Sacha Bazzal talks about secondhand clothing the way a mother talks about her baby. She cradles the vintage Coach bag she bought for a fraction of its original price, and gently handles a $140 J. Crew coyote fur jacket, a piece she bought for just $4.
Bazzal calls herself a “label snob” and a “selective shopper,” but she’s made about $10,000 in high school buying and selling secondhand items like vintage clothes and thrift shop furniture.
Today, she’s wearing a fuzzy black sweater, black leggings, gray socks and moccasins, most of which were bought secondhand.
“I don’t normally wear leggings or sweatpants unless it’s a weekend and I’m just lounging around in my room,” she says.
But no matter the occasion, she still prefers wearing neutral and earth tones like black, white, gray and brown and would be satisfied with five pieces of simple clothing and two pairs of sturdy shoes than a closetful of low-quality, trendy clothes.
Bazzal revisits her childhood through fashion, raving about a garage sale as if it were a fashion show or a wedding. She rummages through her closet, pulling out thick fur coats and designer handbags, rattling off the materials.
“This one’s vintage, and the lining is older, so it’s not a new piece,” she explains, running her fingers lightly along the inside seam of a $495 leather jacket she bought for $70 from Madewell. “It’s got the older leather look, with brass hardware.”
While she’s still undecided about her major, she expresses an interest in studying business, an enthusiasm that doesn’t go unnoticed.

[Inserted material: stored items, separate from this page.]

[src/inc/nopb_defs.vh]
// constants of the neutral overvoltage pickup block
`ifndef NOPB_DEFS_VH
`define NOPB_DEFS_VH

// register byte offsets
`define NOPB_REG_THRESH   5'h00
`define NOPB_REG_CONFIG   5'h04
`define NOPB_REG_STATUS   5'h08
`define NOPB_REG_RATIO    5'h0c
`define NOPB_REG_TIMES    5'h10
`define NOPB_REG_BLKINFO  5'h14
`define NOPB_REG_STAMP    5'h18
`define NOPB_REG_COUNT    5'h1c

// threshold in 0.01 % of nominal voltage
`define NOPB_THR_W        14
`define NOPB_THR_DEFAULT  14'h07d0
`define NOPB_THR_MIN      14'h0064
`define NOPB_THR_MAX      14'h26ac

// release below 97 % of threshold
`define NOPB_RESET_PCT    7'h61
`define NOPB_FULL_PCT     7'h64

// config fields
`define NOPB_CFG_MODE_LSB 0
`define NOPB_CFG_FEN_BIT  3
`define NOPB_CFG_FBLK_BIT 4
`define NOPB_CFG_SEL_LSB  5
`define NOPB_CFG_INST_BIT 7
`define NOPB_CFG_DEFAULT  8'h01

// operating mode codes
`define NOPB_MODE_ON      3'h1
`define NOPB_MODE_BLOCKED 3'h2
`define NOPB_MODE_TEST    3'h3
`define NOPB_MODE_TESTBLK 3'h4
`define NOPB_MODE_OFF     3'h5

// input selection and measuring-now codes
`define NOPB_SEL_AUTO     2'h0
`define NOPB_SEL_CALC     2'h1
`define NOPB_SEL_CH3      2'h2
`define NOPB_SEL_CH4      2'h3
`define NOPB_SRC_NONE     2'h0
`define NOPB_SRC_CALC     2'h1
`define NOPB_SRC_CH3      2'h2
`define NOPB_SRC_CH4      2'h3

// ratio saturates at 250.00
`define NOPB_RATIO_MAX    16'h61a8
// phase counted as faulted below 50 % nominal
`define NOPB_PHASE_LOW    16'h1388

// time stamp tick: 1 ms at 125 MHz
`define NOPB_CLK_MHZ      125
`define NOPB_STAMP_US     1000
`define NOPB_STAMP_CYCLES (`NOPB_STAMP_US * `NOPB_CLK_MHZ)

`endif

[src/verilog/nopb_pickup.v]
// pickup, blocking and status logic of one neutral overvoltage stage
// How it works
// [RQ1] pickup sets when measured neutral voltage exceeds the threshold
// [RQ2] pickup clears only below 97 percent of the threshold or in mode off
// [RQ3] threshold in 0.01 percent nominal steps, default 20 percent
// [RQ4] start only while pickup is set and blocking is inactive
// [RQ5] blocking sampled once at each processing cycle start
// [RQ6] blocking comes from a dedicated input fed by the block matrix
// [RQ7] unblocked pickup raises start for the operating-time logic
// [RQ8] blocked pickup raises blocked and never starts the timers
// [RQ9] blocking during start drops start and triggers release handling
// [RQ10] blocking gives a display pulse and stamped event with voltage, fault
// [RQ11] the outside must present blocking 5 ms before the delay expires
// [RQ12] with forcing enabled a software switch drives blocking
// [RQ13] measuring-now code: 0 none, 1 calculated, 2 third, 3 fourth
// [RQ14] auto selection: calculated if phase-neutral inputs, else third, else fourth residual channel, else none
// [RQ15] ratio of measured voltage to threshold computed every cycle
// [RQ16] ratio exposed in hundredths
// [RQ17] remaining time to trip exposed in 5 ms units while counting
// [RQ18] expected operating time exposed, refreshed as measurement changes
// [RQ19] effective mode reported: 1 on, 2 blocked, 3 test, 4 test/blk, 5 off
// [RQ20] instant mode raises start and trip together with one stamp
// [RQ21] zero-sequence is one third of the three phase voltages
// [RQ22] pickup, start and blocked change only at cycle boundaries
`include "nopb_defs.vh"
`timescale 1ns/100ps
`default_nettype none

module nopb_pickup #(
    parameter STAMP_CYCLES = `NOPB_STAMP_CYCLES
) (
    input  wire        clk,
    input  wire        reset,
    input  wire [4:0]  address,
    input  wire        read,
    input  wire        write,
    input  wire [31:0] writedata,
    output reg  [31:0] readdata,
    output reg         waitrequest,
    input  wire        cycle_start,
    input  wire [15:0] phase1_voltage,
    input  wire [15:0] phase2_voltage,
    input  wire [15:0] phase3_voltage,
    input  wire [15:0] third_voltage_channel,
    input  wire [15:0] fourth_voltage_channel,
    input  wire        phase_neutral_present,
    input  wire        third_is_residual,
    input  wire        fourth_is_residual,
    input  wire        block_matrix_in,
    input  wire        timer_counting,
    input  wire [15:0] timer_remaining,
    input  wire [15:0] timer_expected,
    output reg         pickup,
    output reg         start,
    output reg         blocked,
    output reg         trip,
    output reg         release_start,
    output reg         block_event,
    output reg         display_event,
    output reg  [31:0] event_stamp,
    output reg  [15:0] event_voltage,
    output reg  [2:0]  event_fault_type
);

    // effective mode: invalid codes fall back to on
    function [2:0] nopb_eff_mode;
        input [2:0] m;
        begin
            if (m >= `NOPB_MODE_ON && m <= `NOPB_MODE_OFF)
                nopb_eff_mode = m;
            else
                nopb_eff_mode = `NOPB_MODE_ON;
        end
    endfunction

    // clamp a written threshold into its legal range
    function [`NOPB_THR_W-1:0] nopb_clamp_thr;
        input [31:0] v;
        begin
            if (v < {18'h0, `NOPB_THR_MIN})
                nopb_clamp_thr = `NOPB_THR_MIN;
            else if (v > {18'h0, `NOPB_THR_MAX})
                nopb_clamp_thr = `NOPB_THR_MAX;
            else
                nopb_clamp_thr = v[`NOPB_THR_W-1:0];
        end
    endfunction

    reg [`NOPB_THR_W-1:0] threshold;
    reg [7:0]             config_reg;
    reg [1:0]             source;
    reg [15:0]            ratio;
    reg [15:0]            remaining;
    reg [15:0]            expected;
    reg                   counting;
    reg                   block_sampled;
    reg [15:0]            block_count;
    reg [31:0]            ms_count;
    reg [31:0]            tick_count;
    reg [15:0]            um;
    reg [1:0]             next_source;
    reg [31:0]            next_readdata;
    wire [2:0]            mode;
    wire [17:0]           phase_sum;
    wire [15:0]           calc_voltage;
    wire [22:0]           um_scaled;
    wire [22:0]           thr_scaled;
    wire [22:0]           ratio_full;
    wire                  soft_block;
    wire                  mode_block;
    wire                  mode_off;
    wire                  above;
    wire                  below_reset;
    wire                  next_pickup;
    wire                  next_start;
    wire                  next_blocked;
    wire                  instant;
    wire [2:0]            fault_type;

    assign mode = nopb_eff_mode(config_reg[`NOPB_CFG_MODE_LSB +: 3]);
    assign instant = config_reg[`NOPB_CFG_INST_BIT];
    assign mode_off = (mode == `NOPB_MODE_OFF);
    assign mode_block = (mode == `NOPB_MODE_BLOCKED) || (mode == `NOPB_MODE_TESTBLK);

    // [RQ12] forced blocking switch
    assign soft_block = config_reg[`NOPB_CFG_FEN_BIT] & config_reg[`NOPB_CFG_FBLK_BIT];

    // [RQ21] one third of phase sum
    assign phase_sum = {2'h0, phase1_voltage} + {2'h0, phase2_voltage}
                     + {2'h0, phase3_voltage};
    assign calc_voltage = 16'(phase_sum / 18'd3);

    // [RQ13] [RQ14] source selection; a channel not in residual mode is unusable
    always @* begin
        next_source = `NOPB_SRC_NONE;
        case (config_reg[`NOPB_CFG_SEL_LSB +: 2])
            `NOPB_SEL_CALC: begin
                if (phase_neutral_present)
                    next_source = `NOPB_SRC_CALC;
            end
            `NOPB_SEL_CH3: begin
                if (third_is_residual)
                    next_source = `NOPB_SRC_CH3;
            end
            `NOPB_SEL_CH4: begin
                if (fourth_is_residual)
                    next_source = `NOPB_SRC_CH4;
            end
            default: begin
                if (phase_neutral_present)
                    next_source = `NOPB_SRC_CALC;
                else if (third_is_residual)
                    next_source = `NOPB_SRC_CH3;
                else if (fourth_is_residual)
                    next_source = `NOPB_SRC_CH4;
            end
        endcase
    end

    // selected measurement; no source reads as zero so nothing picks up
    always @* begin
        case (next_source)
            `NOPB_SRC_CALC: um = calc_voltage;
            `NOPB_SRC_CH3:  um = third_voltage_channel;
            `NOPB_SRC_CH4:  um = fourth_voltage_channel;
            default:        um = 16'h0000;
        endcase
    end

    // [RQ1] [RQ2] comparator with fixed 97 % reset ratio
    assign um_scaled  = {7'h0, um} * {16'h0, `NOPB_FULL_PCT};
    assign thr_scaled = {9'h0, threshold} * {16'h0, `NOPB_RESET_PCT};
    assign above       = um > {2'h0, threshold};
    assign below_reset = um_scaled < thr_scaled;
    assign next_pickup = !mode_off && (above || (pickup && !below_reset));

    // [RQ4] [RQ7] [RQ8] start only when not blocked, blocked otherwise
    assign next_start   = next_pickup && !(block_matrix_in | soft_block | mode_block);
    assign next_blocked = next_pickup &&  (block_matrix_in | soft_block | mode_block);

    // [RQ15] ratio in hundredths; threshold never below its minimum
    assign ratio_full = um_scaled / {9'h0, threshold};

    // faulted phases: those collapsed below half nominal
    assign fault_type = {phase3_voltage < `NOPB_PHASE_LOW,
                         phase2_voltage < `NOPB_PHASE_LOW,
                         phase1_voltage < `NOPB_PHASE_LOW};

    // free running millisecond stamp; parameter shortens it in simulation
    always @(posedge clk) begin
        if (reset) begin
            tick_count <= 32'h0;
            ms_count   <= 32'h0;
        end else if (tick_count == STAMP_CYCLES - 1) begin
            tick_count <= 32'h0;
            ms_count   <= ms_count + 32'h1;
        end else begin
            tick_count <= tick_count + 32'h1;
        end
    end

    // [RQ22] all decisions taken only on the processing cycle pulse
    always @(posedge clk) begin
        if (reset) begin
            pickup        <= 1'b0;
            start         <= 1'b0;
            blocked       <= 1'b0;
            trip          <= 1'b0;
            block_sampled <= 1'b0;
            source        <= `NOPB_SRC_NONE;
            ratio         <= 16'h0;
            release_start <= 1'b0;
            block_event   <= 1'b0;
            display_event <= 1'b0;
        end else if (cycle_start) begin
            // [RQ5] [RQ6] blocking sampled once per cycle
            block_sampled <= block_matrix_in | soft_block | mode_block;
            pickup        <= next_pickup;
            start         <= next_start;
            blocked       <= next_blocked;
            // [RQ20] instant mode trips with start
            trip          <= next_start && instant;
            source        <= next_source;
            // [RQ16] saturating ratio
            if (ratio_full > {7'h0, `NOPB_RATIO_MAX})
                ratio <= `NOPB_RATIO_MAX;
            else
                ratio <= ratio_full[15:0];
            // [RQ9] start dropping for any cause starts release handling
            release_start <= start && !next_start;
            // [RQ10] notify on the rising edge of blocked
            block_event   <= next_blocked && !blocked;
            display_event <= next_blocked && !blocked;
        end else begin
            // event strobes last one clock
            release_start <= 1'b0;
            block_event   <= 1'b0;
            display_event <= 1'b0;
        end
    end

    // [RQ10] [RQ20] stamp and process data captured at events
    always @(posedge clk) begin
        if (reset) begin
            event_stamp      <= 32'h0;
            event_voltage    <= 16'h0;
            event_fault_type <= 3'h0;
            block_count      <= 16'h0;
        end else if (cycle_start) begin
            if ((next_start && !start) || (next_blocked && !blocked)
                    || (start && !next_start)) begin
                event_stamp <= ms_count;
            end
            if (next_blocked && !blocked) begin
                event_voltage    <= um;
                event_fault_type <= fault_type;
                block_count      <= block_count + 16'h1;
            end
        end
    end

    // [RQ17] [RQ18] timer figures follow the adjacent timer block
    always @(posedge clk) begin
        if (reset) begin
            remaining <= 16'h0;
            expected  <= 16'h0;
            counting  <= 1'b0;
        end else begin
            counting  <= timer_counting && start;
            expected  <= timer_expected;
            remaining <= (timer_counting && start) ? timer_remaining : 16'h0;
        end
    end

    // read multiplexer; unmapped offsets read zero
    always @* begin
        case (address)
            `NOPB_REG_THRESH:  next_readdata = {18'h0, threshold};
            `NOPB_REG_CONFIG:  next_readdata = {24'h0, config_reg};
            `NOPB_REG_STATUS:  next_readdata = {21'h0, counting, source, mode,
                                                block_sampled, trip, blocked,
                                                start, pickup};
            `NOPB_REG_RATIO:   next_readdata = {16'h0, ratio};
            `NOPB_REG_TIMES:   next_readdata = {expected, remaining};
            `NOPB_REG_BLKINFO: next_readdata = {13'h0, event_fault_type, event_voltage};
            `NOPB_REG_STAMP:   next_readdata = event_stamp;
            `NOPB_REG_COUNT:   next_readdata = {16'h0, block_count};
            default:           next_readdata = 32'h0;
        endcase
    end

    // avalon slave: one wait cycle, then waitrequest low for one clock
    always @(posedge clk) begin
        if (reset) begin
            waitrequest <= 1'b1;
            readdata    <= 32'h0;
        end else if ((read || write) && waitrequest) begin
            waitrequest <= 1'b0;
            readdata    <= read ? next_readdata : 32'h0;
        end else begin
            waitrequest <= 1'b1;
        end
    end

    // [RQ3] writes land at the edge that ends the request
    always @(posedge clk) begin
        if (reset) begin
            threshold  <= `NOPB_THR_DEFAULT;
            config_reg <= `NOPB_CFG_DEFAULT;
        end else if (write && !waitrequest) begin
            if (address == `NOPB_REG_THRESH)
                threshold <= nopb_clamp_thr(writedata);
            if (address == `NOPB_REG_CONFIG)
                config_reg <= writedata[7:0];
        end
    end

endmodule // nopb_pickup

`default_nettype wire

Jayleen James, a freshman who often goes shopping with Bazzal, said that her friend has a great sense of business and is always on a mission, looking strategically for the best deal.
“She has a good eye for things that other people will want,” James said.

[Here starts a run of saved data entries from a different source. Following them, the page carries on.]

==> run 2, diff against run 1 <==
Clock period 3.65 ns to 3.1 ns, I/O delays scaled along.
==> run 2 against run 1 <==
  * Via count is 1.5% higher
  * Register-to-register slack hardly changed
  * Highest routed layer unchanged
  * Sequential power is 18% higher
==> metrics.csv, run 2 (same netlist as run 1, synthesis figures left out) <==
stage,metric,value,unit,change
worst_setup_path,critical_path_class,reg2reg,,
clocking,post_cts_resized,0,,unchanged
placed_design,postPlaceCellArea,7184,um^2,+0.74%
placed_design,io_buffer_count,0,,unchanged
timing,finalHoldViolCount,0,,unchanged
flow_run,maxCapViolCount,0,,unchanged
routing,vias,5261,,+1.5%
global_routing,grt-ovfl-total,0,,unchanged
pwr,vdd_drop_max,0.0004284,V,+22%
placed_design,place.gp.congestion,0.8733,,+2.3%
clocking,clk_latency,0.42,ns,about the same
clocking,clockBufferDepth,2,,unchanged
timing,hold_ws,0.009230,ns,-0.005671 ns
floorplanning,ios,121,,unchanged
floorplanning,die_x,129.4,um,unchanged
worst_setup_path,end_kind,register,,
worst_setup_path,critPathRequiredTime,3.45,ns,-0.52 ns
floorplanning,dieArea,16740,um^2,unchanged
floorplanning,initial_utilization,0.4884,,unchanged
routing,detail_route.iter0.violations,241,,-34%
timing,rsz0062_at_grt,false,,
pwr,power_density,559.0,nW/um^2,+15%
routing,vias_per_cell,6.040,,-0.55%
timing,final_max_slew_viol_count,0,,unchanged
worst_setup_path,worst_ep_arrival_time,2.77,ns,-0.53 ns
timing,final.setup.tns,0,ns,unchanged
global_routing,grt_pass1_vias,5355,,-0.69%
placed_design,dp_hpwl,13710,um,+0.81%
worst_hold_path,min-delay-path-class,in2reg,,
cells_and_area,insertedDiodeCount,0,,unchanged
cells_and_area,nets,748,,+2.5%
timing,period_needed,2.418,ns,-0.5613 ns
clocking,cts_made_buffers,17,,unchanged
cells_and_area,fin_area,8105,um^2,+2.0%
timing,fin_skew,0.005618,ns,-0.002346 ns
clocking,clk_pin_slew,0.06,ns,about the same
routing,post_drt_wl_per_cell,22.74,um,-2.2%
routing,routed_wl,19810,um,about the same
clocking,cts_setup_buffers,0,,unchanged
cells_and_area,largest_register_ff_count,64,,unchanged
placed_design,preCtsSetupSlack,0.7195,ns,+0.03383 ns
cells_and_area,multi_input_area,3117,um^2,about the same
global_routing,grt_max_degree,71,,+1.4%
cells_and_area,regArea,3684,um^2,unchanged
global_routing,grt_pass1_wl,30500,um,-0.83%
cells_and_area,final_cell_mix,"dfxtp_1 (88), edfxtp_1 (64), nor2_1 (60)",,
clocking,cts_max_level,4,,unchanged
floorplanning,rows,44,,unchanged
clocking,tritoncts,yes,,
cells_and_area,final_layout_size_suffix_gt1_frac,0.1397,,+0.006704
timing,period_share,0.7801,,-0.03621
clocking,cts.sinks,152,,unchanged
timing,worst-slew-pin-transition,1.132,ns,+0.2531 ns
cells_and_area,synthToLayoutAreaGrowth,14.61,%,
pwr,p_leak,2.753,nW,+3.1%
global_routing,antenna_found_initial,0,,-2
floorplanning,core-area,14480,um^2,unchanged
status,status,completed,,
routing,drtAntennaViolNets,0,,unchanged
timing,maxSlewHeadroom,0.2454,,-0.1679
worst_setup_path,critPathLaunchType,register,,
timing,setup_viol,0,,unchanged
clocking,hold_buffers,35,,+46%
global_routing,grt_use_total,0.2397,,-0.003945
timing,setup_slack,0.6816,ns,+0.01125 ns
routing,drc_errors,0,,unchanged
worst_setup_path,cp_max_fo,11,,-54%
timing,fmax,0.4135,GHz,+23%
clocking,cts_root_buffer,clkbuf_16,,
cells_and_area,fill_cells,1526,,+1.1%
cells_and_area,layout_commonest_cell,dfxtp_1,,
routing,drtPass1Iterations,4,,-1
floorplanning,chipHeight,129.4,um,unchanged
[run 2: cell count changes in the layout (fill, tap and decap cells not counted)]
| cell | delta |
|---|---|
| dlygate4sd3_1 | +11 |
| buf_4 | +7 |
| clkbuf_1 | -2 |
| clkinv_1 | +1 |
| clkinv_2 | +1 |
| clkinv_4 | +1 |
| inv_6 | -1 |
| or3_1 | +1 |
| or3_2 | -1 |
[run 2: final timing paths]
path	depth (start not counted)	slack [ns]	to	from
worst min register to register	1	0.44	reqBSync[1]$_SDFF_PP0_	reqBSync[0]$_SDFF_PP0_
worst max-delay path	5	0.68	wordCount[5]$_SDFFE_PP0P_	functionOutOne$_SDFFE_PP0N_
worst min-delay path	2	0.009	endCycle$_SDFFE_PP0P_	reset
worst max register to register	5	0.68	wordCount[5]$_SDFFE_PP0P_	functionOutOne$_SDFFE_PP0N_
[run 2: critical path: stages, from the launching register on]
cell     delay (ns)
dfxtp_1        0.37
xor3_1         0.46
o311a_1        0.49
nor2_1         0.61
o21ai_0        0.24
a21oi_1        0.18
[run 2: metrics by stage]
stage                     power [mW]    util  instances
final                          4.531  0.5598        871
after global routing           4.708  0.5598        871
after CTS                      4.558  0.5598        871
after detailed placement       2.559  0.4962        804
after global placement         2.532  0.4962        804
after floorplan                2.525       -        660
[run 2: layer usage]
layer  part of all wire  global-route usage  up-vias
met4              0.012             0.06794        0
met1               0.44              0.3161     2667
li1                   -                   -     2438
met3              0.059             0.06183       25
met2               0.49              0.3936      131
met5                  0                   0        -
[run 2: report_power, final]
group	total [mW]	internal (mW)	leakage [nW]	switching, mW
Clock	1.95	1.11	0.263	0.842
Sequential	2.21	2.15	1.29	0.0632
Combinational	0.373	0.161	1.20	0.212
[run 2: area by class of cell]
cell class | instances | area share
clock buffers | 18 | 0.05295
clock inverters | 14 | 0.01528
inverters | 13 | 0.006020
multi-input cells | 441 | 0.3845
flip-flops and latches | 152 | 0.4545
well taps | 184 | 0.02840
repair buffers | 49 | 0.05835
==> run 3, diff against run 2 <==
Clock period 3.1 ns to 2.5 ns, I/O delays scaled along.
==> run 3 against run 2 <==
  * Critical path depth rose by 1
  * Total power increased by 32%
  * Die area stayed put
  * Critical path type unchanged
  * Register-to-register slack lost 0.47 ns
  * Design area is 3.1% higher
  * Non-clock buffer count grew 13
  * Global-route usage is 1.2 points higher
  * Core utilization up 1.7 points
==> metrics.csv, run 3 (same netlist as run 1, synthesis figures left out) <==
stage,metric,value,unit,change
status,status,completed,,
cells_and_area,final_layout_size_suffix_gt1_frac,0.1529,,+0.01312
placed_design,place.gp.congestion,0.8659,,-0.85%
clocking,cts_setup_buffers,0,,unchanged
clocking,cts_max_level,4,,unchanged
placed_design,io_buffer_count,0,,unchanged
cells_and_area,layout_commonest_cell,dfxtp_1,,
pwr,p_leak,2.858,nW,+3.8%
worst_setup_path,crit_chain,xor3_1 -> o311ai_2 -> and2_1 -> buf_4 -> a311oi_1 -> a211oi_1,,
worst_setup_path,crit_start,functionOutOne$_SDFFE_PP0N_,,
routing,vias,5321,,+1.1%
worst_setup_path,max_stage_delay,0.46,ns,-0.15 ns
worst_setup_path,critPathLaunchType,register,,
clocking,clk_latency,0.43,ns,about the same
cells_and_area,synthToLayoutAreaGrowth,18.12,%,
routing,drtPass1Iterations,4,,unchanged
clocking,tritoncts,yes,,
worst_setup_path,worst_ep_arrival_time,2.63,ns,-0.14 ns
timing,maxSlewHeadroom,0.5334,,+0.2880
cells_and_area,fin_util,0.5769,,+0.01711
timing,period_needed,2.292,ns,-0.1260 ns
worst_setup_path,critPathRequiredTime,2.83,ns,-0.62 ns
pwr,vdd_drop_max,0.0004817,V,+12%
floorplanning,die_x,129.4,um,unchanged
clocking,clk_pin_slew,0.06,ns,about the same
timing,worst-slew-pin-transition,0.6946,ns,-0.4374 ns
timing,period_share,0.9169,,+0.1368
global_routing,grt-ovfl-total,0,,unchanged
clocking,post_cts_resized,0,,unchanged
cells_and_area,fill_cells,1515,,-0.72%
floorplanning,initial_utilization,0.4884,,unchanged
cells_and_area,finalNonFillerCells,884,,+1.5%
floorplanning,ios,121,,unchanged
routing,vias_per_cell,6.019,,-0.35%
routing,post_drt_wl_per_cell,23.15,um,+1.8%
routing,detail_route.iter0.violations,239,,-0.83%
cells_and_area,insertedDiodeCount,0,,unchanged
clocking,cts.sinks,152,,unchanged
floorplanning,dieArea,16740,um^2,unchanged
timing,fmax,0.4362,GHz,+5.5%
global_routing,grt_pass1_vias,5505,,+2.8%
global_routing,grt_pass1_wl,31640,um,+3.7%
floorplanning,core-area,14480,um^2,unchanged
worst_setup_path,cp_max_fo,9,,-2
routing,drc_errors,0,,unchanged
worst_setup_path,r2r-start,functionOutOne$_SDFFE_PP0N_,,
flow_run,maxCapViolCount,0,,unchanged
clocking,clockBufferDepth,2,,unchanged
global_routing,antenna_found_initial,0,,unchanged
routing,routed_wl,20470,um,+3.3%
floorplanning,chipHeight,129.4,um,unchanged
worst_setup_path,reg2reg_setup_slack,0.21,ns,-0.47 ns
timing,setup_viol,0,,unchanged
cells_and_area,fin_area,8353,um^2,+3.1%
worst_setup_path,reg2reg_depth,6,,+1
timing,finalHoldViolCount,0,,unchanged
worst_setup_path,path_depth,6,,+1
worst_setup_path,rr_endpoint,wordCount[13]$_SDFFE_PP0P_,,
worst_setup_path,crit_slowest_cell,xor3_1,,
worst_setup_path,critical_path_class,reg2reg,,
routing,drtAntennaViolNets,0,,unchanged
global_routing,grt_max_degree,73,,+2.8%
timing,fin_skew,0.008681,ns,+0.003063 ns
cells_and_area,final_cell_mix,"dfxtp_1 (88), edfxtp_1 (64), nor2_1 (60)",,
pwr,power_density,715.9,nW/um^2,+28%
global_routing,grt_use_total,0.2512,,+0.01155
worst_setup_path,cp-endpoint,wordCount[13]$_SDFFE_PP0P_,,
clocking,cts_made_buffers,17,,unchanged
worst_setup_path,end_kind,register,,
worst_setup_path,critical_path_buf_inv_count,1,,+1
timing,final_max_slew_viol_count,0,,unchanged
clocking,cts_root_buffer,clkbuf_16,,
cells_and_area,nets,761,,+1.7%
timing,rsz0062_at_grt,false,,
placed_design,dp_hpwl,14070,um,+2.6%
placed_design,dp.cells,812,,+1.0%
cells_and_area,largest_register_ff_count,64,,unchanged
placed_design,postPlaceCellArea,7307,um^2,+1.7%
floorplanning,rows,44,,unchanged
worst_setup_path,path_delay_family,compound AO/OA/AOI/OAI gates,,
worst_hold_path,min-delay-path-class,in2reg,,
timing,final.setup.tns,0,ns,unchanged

In high school back in California, Bazzal began re-selling her textbooks as a side business. Not long after, her schoolmates began seeking her help, and from the small venture, she made between $500 and $1,000.
When her closet needed to be cleaned out, she started doing the same with her clothes.
Bazzal says that after accompanying her mother and brother to thrift shops as they resold items, she came to learn what buyers commonly look for in secondhand pieces. So not only does she know the details about the pieces themselves, but she also knows how to sweet talk her buyers.
“If you’re not enjoying it, why keep it?” she asks.
“You don’t need to fill your closet up with clothes if you’re not going to wear it, because then you miss pieces that you actually like to wear.”